The pilot was only 25, but he’d already logged more than 2,300 hours and held an instrument instructor’s certificate. He’d bought the Bonanza the previous July with just 18 hours on the engine since a major overhaul the previous December. He’d had the prop overhauled in August, and flown it a total of 40 hours since taking possession. A few weeks before the accident, though, he’d asked a mechanic at Louisville about an apparent oil-pressure problem. The mechanic advised him to have it checked out thoroughly, especially in view of the recent overhaul. About a week later he’d told the mechanic that the problem had been with the oil filter and now seemed to be okay.
A tear-down inspection quickly found the reason the engine failed. The crankshaft had broken just forward of the No. 2 main bearing journal. The No. 2 bearing journal was scored, indicating that the bearing had been rotating, and the pieces of the bearing itself were in the oil sump. The No. 3 bearing journal also was broken. On the sealing surfaces of the main bearing bosses, the inspectors found a gasket sealant that was not called for by the manufacturer’s overhaul manual.
The night of the accident, the pilot had flown the Bonanza from Louisville to Midway, arriving at about 11:30 p.m. The weather at Midway was good VFR, but Louisville was in IMC all evening, with ceilings gradually coming down from a 1,000-foot overcast and 5 to 6 miles visibility. By the time he climbed aboard for the return flight, the ceiling at Louisville was 600 feet overcast. Visibility was 5 miles in mist and light winds.
According to the lineman on the night shift at Midway, the pilot aborted his first attempt to return home and taxied back to the FBO, reporting “problems with the aircraft.” They put the airplane into a hangar while the pilot tried to find a mechanic, but after learning that no one could get there before morning—apparently aviation maintenance technicians are no more eager to go back to work in the middle of a winter night than anybody else—he had the airplane pulled back out again. It took him three tries to get the engine started, after which he taxied out and took off.

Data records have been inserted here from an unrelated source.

## src/include/xts_pkg.sv

```systemverilog
// Constants, register map and enumerations for the extended execute block.
package xts_pkg;

   // --------------------------------------------------------------------
   // Register byte offsets on the bus
   // --------------------------------------------------------------------
   localparam logic [7:0] ADR_ISSUE  = 8'h00;
   localparam logic [7:0] ADR_STATUS = 8'h04;
   localparam logic [7:0] ADR_WORK   = 8'h08;
   localparam logic [7:0] ADR_PAGE   = 8'h0C;
   localparam logic [7:0] ADR_LOW    = 8'h10;
   localparam logic [7:0] ADR_HLAT   = 8'h14;
   localparam logic [1:0] ADR_DMEM_HI = 2'h1;

   // --------------------------------------------------------------------
   // Field positions, memory size, fixed values and values after reset
   // --------------------------------------------------------------------
   localparam int IS_OP_LSB  = 0;
   localparam int IS_BIT_LSB = 4;
   localparam int IS_ADR_LSB = 8;
   localparam int STB_BUSY   = 0;
   localparam int STB_ZERO   = 1;
   localparam int STB_SKIP   = 2;
   localparam int DMEM_DEPTH = 16;
   localparam int DMEM_AW    = 4;
   localparam logic [7:0]  LAST_PAGE = 8'hFF;
   localparam logic [7:0]  RST_BYTE  = 8'h00;
   localparam logic [15:0] RST_WORD  = 16'h0000;
   localparam logic [1:0]  ISSUE_SEL = 2'h3;

   // --------------------------------------------------------------------
   // Instruction and sequencer encodings
   // --------------------------------------------------------------------
   typedef enum logic [2:0] {
      OP_NONE          = 3'h0,
      OP_SKIP_CLR      = 3'h1,
      OP_PAGE_RD       = 3'h2,
      OP_LASTPAGE_RD   = 3'h3,
      OP_INC_PAGE_RD   = 3'h4,
      OP_INC_LAST_RD   = 3'h5,
      OP_XOR_WORK      = 3'h6,
      OP_XOR_MEM       = 3'h7
   } xts_op_t;

   typedef enum logic [2:0] {
      ST_IDLE    = 3'h0,
      ST_EXEC    = 3'h1,
      ST_DUMMY1  = 3'h2,
      ST_DUMMY2  = 3'h3,
      ST_TBL_REQ = 3'h4,
      ST_TBL_CAP = 3'h5
   } xts_state_t;

endpackage : xts_pkg

```

## src/hw/xts_core.sv

```systemverilog
// Execute unit for bit-clear skip, table reads and XOR, with a bus slave.
//
// Decided for this implementation: the address map and the Wishbone register port.
`timescale 1ns/1ps
`default_nettype none

// Summary of operation
// [RULE1] Bit-test skip skips next instruction when selected data bit is zero.
// [RULE2] A taken skip adds two dummy cycles, three instruction cycles in all.
// [RULE3] Page read: page and low pointer; low byte to data, high to latch.
// [RULE4] Last-page read uses last page and low pointer; same byte split.
// [RULE5] Incrementing page read bumps low pointer, then reads and splits.
// [RULE6] Incrementing last-page read bumps low pointer, then reads last page.
// [RULE7] XOR to working register stores working XOR data; only zero flag.
// [RULE8] XOR to memory writes working XOR data back to data byte.
// [RULE9] Skip and table reads keep flags; zero flag follows XOR result.
module xts_core (
   input  wire logic        I_CLK,
   input  wire logic        I_RSTN,
   input  wire logic        I_WB_CYC,
   input  wire logic        I_WB_STB,
   input  wire logic        I_WB_WE,
   input  wire logic [7:0]  I_WB_ADR,
   input  wire logic [3:0]  I_WB_SEL,
   input  wire logic [31:0] I_WB_DAT,
   output logic             O_WB_ACK,
   output logic      [31:0] O_WB_DAT,
   output logic      [15:0] O_PMEM_ADDR,
   output logic             O_PMEM_RD,
   input  wire logic [15:0] I_PMEM_DATA,
   output logic             O_BUSY,
   output logic             O_SKIP,
   output logic             O_ZERO
);

   // -----------------------------------------------------------------
   // State
   // -----------------------------------------------------------------
   typedef struct packed {
      xts_pkg::xts_state_t state;
      xts_pkg::xts_op_t    op;
      logic [2:0]          bsel;
      logic [3:0]          addr;
      logic [7:0]          work;
      logic [7:0]          page;
      logic [7:0]          low;
      logic [7:0]          hlat;
      logic                zero;
      logic                skip;
      logic                busy;
      logic [15:0]         paddr;
      logic                prd;
      logic                ack;
      logic [31:0]         rdat;
   } xts_core_state_t;

   xts_core_state_t r_reg;
   xts_core_state_t r_next;

   logic       wb_go;
   logic       dm_we;
   logic [3:0] dm_waddr;
   logic [7:0] dm_wdata;
   logic [7:0] dm_rdata_a;
   logic [7:0] dm_rdata_b;
   logic [7:0] xor_res;
   logic [7:0] low_inc;

   xts_dmem u_dmem (
      .i_clk     (I_CLK),
      .i_rstn    (I_RSTN),
      .i_we      (dm_we),
      .i_waddr   (dm_waddr),
      .i_wdata   (dm_wdata),
      .i_raddr_a (r_reg.addr),
      .o_rdata_a (dm_rdata_a),
      .i_raddr_b (I_WB_ADR[5:2]),
      .o_rdata_b (dm_rdata_b)
   );

   assign xor_res = r_reg.work ^ dm_rdata_a;
   assign low_inc = r_reg.low + 8'h01;

   // -----------------------------------------------------------------
   // Next state
   // -----------------------------------------------------------------
   // Bus writes are ignored while an instruction runs, so the operands
   // an instruction sees cannot change under it.
   always_comb begin
      r_next     = r_reg;
      r_next.ack = 1'b0;
      r_next.prd = 1'b0;
      dm_we      = 1'b0;
      dm_waddr   = r_reg.addr;
      dm_wdata   = 8'h00;
      wb_go      = I_WB_CYC && I_WB_STB && !r_reg.ack;

      if (wb_go) begin
         r_next.ack  = 1'b1;
         r_next.rdat = 32'h0000_0000;
         if (I_WB_ADR[7:6] == xts_pkg::ADR_DMEM_HI) begin
            r_next.rdat[7:0] = dm_rdata_b;
         end else begin
            case (I_WB_ADR)
               xts_pkg::ADR_ISSUE: begin
                  r_next.rdat[xts_pkg::IS_OP_LSB +: 3]  = r_reg.op;
                  r_next.rdat[xts_pkg::IS_BIT_LSB +: 3] = r_reg.bsel;
                  r_next.rdat[xts_pkg::IS_ADR_LSB +: 4] = r_reg.addr;
               end
               xts_pkg::ADR_STATUS: begin
                  r_next.rdat[xts_pkg::STB_BUSY] = r_reg.busy;
                  r_next.rdat[xts_pkg::STB_ZERO] = r_reg.zero;
                  r_next.rdat[xts_pkg::STB_SKIP] = r_reg.skip;
               end
               xts_pkg::ADR_WORK: r_next.rdat[7:0] = r_reg.work;
               xts_pkg::ADR_PAGE: r_next.rdat[7:0] = r_reg.page;
               xts_pkg::ADR_LOW:  r_next.rdat[7:0] = r_reg.low;
               xts_pkg::ADR_HLAT: r_next.rdat[7:0] = r_reg.hlat;
               default:           r_next.rdat      = 32'h0000_0000;
            endcase
         end
      end

      if (wb_go && I_WB_WE && !r_reg.busy) begin
         if (I_WB_ADR[7:6] == xts_pkg::ADR_DMEM_HI) begin
            dm_we    = I_WB_SEL[0];
            dm_waddr = I_WB_ADR[5:2];
            dm_wdata = I_WB_DAT[7:0];
         end else begin
            case (I_WB_ADR)
               xts_pkg::ADR_ISSUE: begin
                  if (I_WB_SEL[1:0] == xts_pkg::ISSUE_SEL &&
                      I_WB_DAT[2:0] != xts_pkg::OP_NONE) begin
                     r_next.op    = xts_pkg::xts_op_t'(I_WB_DAT[2:0]);
                     r_next.bsel  = I_WB_DAT[xts_pkg::IS_BIT_LSB +: 3];
                     r_next.addr  = I_WB_DAT[xts_pkg::IS_ADR_LSB +: 4];
                     r_next.state = xts_pkg::ST_EXEC;
                  end
               end
               xts_pkg::ADR_WORK: begin
                  if (I_WB_SEL[0]) r_next.work = I_WB_DAT[7:0];
               end
               xts_pkg::ADR_PAGE: begin
                  if (I_WB_SEL[0]) r_next.page = I_WB_DAT[7:0];
               end
               xts_pkg::ADR_LOW: begin
                  if (I_WB_SEL[0]) r_next.low = I_WB_DAT[7:0];
               end
               default: begin
               end
            endcase
         end
      end

      case (r_reg.state)
         xts_pkg::ST_IDLE: begin
         end
         xts_pkg::ST_EXEC: begin
            r_next.state = xts_pkg::ST_IDLE;
            case (r_reg.op)
               xts_pkg::OP_SKIP_CLR: begin
                  r_next.skip = !dm_rdata_a[r_reg.bsel];        // RULE1
                  if (!dm_rdata_a[r_reg.bsel]) begin
                     r_next.state = xts_pkg::ST_DUMMY1;          // RULE2
                  end
               end
               xts_pkg::OP_PAGE_RD: begin
                  r_next.paddr = {r_reg.page, r_reg.low};        // RULE3
                  r_next.prd   = 1'b1;
                  r_next.state = xts_pkg::ST_TBL_REQ;
               end
               xts_pkg::OP_LASTPAGE_RD: begin
                  r_next.paddr = {xts_pkg::LAST_PAGE, r_reg.low}; // RULE4
                  r_next.prd   = 1'b1;
                  r_next.state = xts_pkg::ST_TBL_REQ;
               end
               xts_pkg::OP_INC_PAGE_RD: begin
                  r_next.low   = low_inc;                        // RULE5
                  r_next.paddr = {r_reg.page, low_inc};          // RULE5
                  r_next.prd   = 1'b1;
                  r_next.state = xts_pkg::ST_TBL_REQ;
               end
               xts_pkg::OP_INC_LAST_RD: begin
                  r_next.low   = low_inc;                        // RULE6
                  r_next.paddr = {xts_pkg::LAST_PAGE, low_inc};  // RULE6
                  r_next.prd   = 1'b1;
                  r_next.state = xts_pkg::ST_TBL_REQ;
               end
               xts_pkg::OP_XOR_WORK: begin
                  r_next.work = xor_res;                         // RULE7
                  r_next.zero = (xor_res == 8'h00);              // RULE9
               end
               xts_pkg::OP_XOR_MEM: begin
                  dm_we       = 1'b1;                            // RULE8
                  dm_waddr    = r_reg.addr;
                  dm_wdata    = xor_res;
                  r_next.zero = (xor_res == 8'h00);              // RULE9
               end
               default: begin
               end
            endcase
         end
         xts_pkg::ST_DUMMY1: r_next.state = xts_pkg::ST_DUMMY2;
         xts_pkg::ST_DUMMY2: r_next.state = xts_pkg::ST_IDLE;
         xts_pkg::ST_TBL_REQ: r_next.state = xts_pkg::ST_TBL_CAP;
         xts_pkg::ST_TBL_CAP: begin
            // Program memory answers one cycle after the read strobe.
            dm_we        = 1'b1;                                 // RULE3
            dm_waddr     = r_reg.addr;
            dm_wdata     = I_PMEM_DATA[7:0];
            r_next.hlat  = I_PMEM_DATA[15:8];                    // RULE3
            r_next.state = xts_pkg::ST_IDLE;
         end
         default: r_next.state = xts_pkg::ST_IDLE;
      endcase

      r_next.busy = (r_next.state != xts_pkg::ST_IDLE);
   end

   always_ff @(posedge I_CLK or negedge I_RSTN) begin
      if (!I_RSTN) begin
         r_reg       <= '0;
         r_reg.state <= xts_pkg::ST_IDLE;
         r_reg.op    <= xts_pkg::OP_NONE;
         r_reg.work  <= xts_pkg::RST_BYTE;
         r_reg.page  <= xts_pkg::RST_BYTE;
         r_reg.low   <= xts_pkg::RST_BYTE;
         r_reg.hlat  <= xts_pkg::RST_BYTE;
         r_reg.paddr <= xts_pkg::RST_WORD;
      end else begin
         r_reg <= r_next;
      end
   end

   assign O_WB_ACK    = r_reg.ack;
   assign O_WB_DAT    = r_reg.rdat;
   assign O_PMEM_ADDR = r_reg.paddr;
   assign O_PMEM_RD   = r_reg.prd;
   assign O_BUSY      = r_reg.busy;
   assign O_SKIP      = r_reg.skip;
   assign O_ZERO      = r_reg.zero;

   logic exec_skip;
   logic exec_tbl;
   assign exec_skip = r_reg.state == xts_pkg::ST_EXEC &&
                      r_reg.op == xts_pkg::OP_SKIP_CLR;
   assign exec_tbl  = r_reg.state == xts_pkg::ST_EXEC &&
                      r_reg.op inside {xts_pkg::OP_PAGE_RD,
                                       xts_pkg::OP_LASTPAGE_RD,
                                       xts_pkg::OP_INC_PAGE_RD,
                                       xts_pkg::OP_INC_LAST_RD};
endmodule : xts_core

`default_nettype wire

```

## src/hw/xts_dmem.sv

```systemverilog
// Small data memory held in flip-flops, one write port and two read ports.
`timescale 1ns/1ps
`default_nettype none

module xts_dmem (
   input  wire logic       i_clk,
   input  wire logic       i_rstn,
   input  wire logic       i_we,
   input  wire logic [3:0] i_waddr,
   input  wire logic [7:0] i_wdata,
   input  wire logic [3:0] i_raddr_a,
   output logic      [7:0] o_rdata_a,
   input  wire logic [3:0] i_raddr_b,
   output logic      [7:0] o_rdata_b
);

   typedef struct packed {
      logic [xts_pkg::DMEM_DEPTH-1:0][7:0] mem;
   } xts_dmem_state_t;

   xts_dmem_state_t s_reg;
   xts_dmem_state_t s_next;
   logic [xts_pkg::DMEM_DEPTH-1:0][7:0] entry_next;

   genvar k;
   generate
      for (k = 0; k < xts_pkg::DMEM_DEPTH; k = k + 1) begin : g_entry
         assign entry_next[k] = (i_we && i_waddr == 4'(k)) ? i_wdata
                                                            : s_reg.mem[k];
      end
   endgenerate

   always_comb begin
      s_next     = s_reg;
      s_next.mem = entry_next;
   end

   always_ff @(posedge i_clk or negedge i_rstn) begin
      if (!i_rstn) begin
         s_reg <= '0;
      end else begin
         s_reg <= s_next;
      end
   end

   assign o_rdata_a = s_reg.mem[i_raddr_a];
   assign o_rdata_b = s_reg.mem[i_raddr_b];

endmodule : xts_dmem

`default_nettype wire

```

Nothing in the public record explains why he wanted to get home badly enough to risk a flight in nighttime IMC in an airplane with a suspect engine. Whatever the reason, it doesn’t seem good enough. There’s something to be said for staying put until you’ve definitively resolved any suggestion of a problem in a critical aircraft system, and the one engine of a single-engine airplane would seem to qualify. Once you’re sure the problem’s fixed and the time has come to make that test flight, it also makes sense to prepare for the worst by arranging to have everything possible in your favor. Launch in VMC in daylight from the runway that offers the best prospects for an emergency landing. If the wind doesn’t favor it, wait. First and foremost, though, is to gain that assurance that everything really has been put back into good working order. Without it, you don't want to risk launching at all—never mind into instrument conditions at night.